The city made it clear that is doesn't care about the church nor does the diocese or the majority of residents. If the building wasn't neglected, it might actually HAVE had a chance of being saved. But like most parishes these days, the buildings are being neglected with a lack of maintenance.

As far as TIF's and subsidies go, ever since CitySquare was planned, Worcester has not been able to get any sort of development project outside of single family homes or small residential projects done without any sort of tax relief. This is a more systemic problem of businesses fleeing the city due to taxes. The dueling tax rates however, are another discussion for another day.

Is losing Mt. Carmel a major blow to Worcester's Italian community? It is, but even some of them are tired of this preservationist fight.

Above all else, there needs to be an understanding that we can't save everything. Some things can and should be saved, but some are beyond help. And why should anyone have chipped in to save the church when they didn't do anything to help save it themselves with maintenance?

Worcester will not live or die by the demolition of two churches. Cities evolve.

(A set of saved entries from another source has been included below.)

## config.mk

```make
export PLATFORM = sky130hd
export DESIGN_NAME = flash_pe_seq
export DESIGN_NICKNAME = d
export VERILOG_FILES = /design/src/rtl/flash_seq_pkg.sv /design/src/rtl/flash_seq_timer.sv /design/src/rtl/flash_wear_table.sv /design/src/rtl/flash_pe_seq.sv
export SDC_FILE = /design/constraint.sdc
export NUM_CORES = 2
export LEC_CHECK = 0
export BUFFER_PORTS_ARGS = -buffer_cell sky130_fd_sc_hd__buf_2
export CAP_MARGIN = 10
export CORE_MARGIN = 4
export CORE_UTILIZATION = 30
export DETAILED_ROUTE_END_ITERATION = 16
export PLACE_DENSITY = 0.49
export RECOVER_POWER = 100
export REMOVE_ABC_BUFFERS = 1
export SYNTH_ARGS = -nofsm -noshare
export SYNTH_HDL_FRONTEND = slang
export SYNTH_SLANG_ARGS = --single-unit
```

## constraint.sdc

```tcl
create_clock -name clk -period 5.5 [get_ports clk]
set_input_delay 0.55 -clock clk [delete_from_list [all_inputs] [get_ports clk]]
set_output_delay 0.55 -clock clk [all_outputs]
set_load 0.02 [all_outputs]
```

There isn't much of an Italian community left, is there? Some of them are still around but aging and evaporating, and the kids mostly took off or don't latch onto the Italian identity like their parents/grandparents did. And whoever is still going to church, a number shrinking every year, moved down Grafton St. a few years back when Mt. Carmel closed.
 
There's definitely too many Catholic churches in that immediate vicinity. Mt. Carmel is within walking distance of St. John's, Holy Family and St. Stephen's (the latter 2 of which are literally across the street from each other and are now the same parish). In a different era, they served individual ethnic communities - Mt. Carmel was Italian, Holy Family was Quebecois, and St. Stephen's was Irish. In some regards, this is still true - Holy Family had actually been closed for a number of years, but was reopened thanks to community pressure. It's now carved out a niche for the Haitian and Brazilian communities in the Grafton Hill area. We live in a nearby town, but were until recently members of Holy Family because my wife had a connection with the pastor, who has since left. The English Masses were fine for attendance, St. Stephen's always did better, but the Brazilian Mass especially was huge every week. Meanwhile, St. John's focuses on works and serving the homeless, and it is as healthy as it ever was.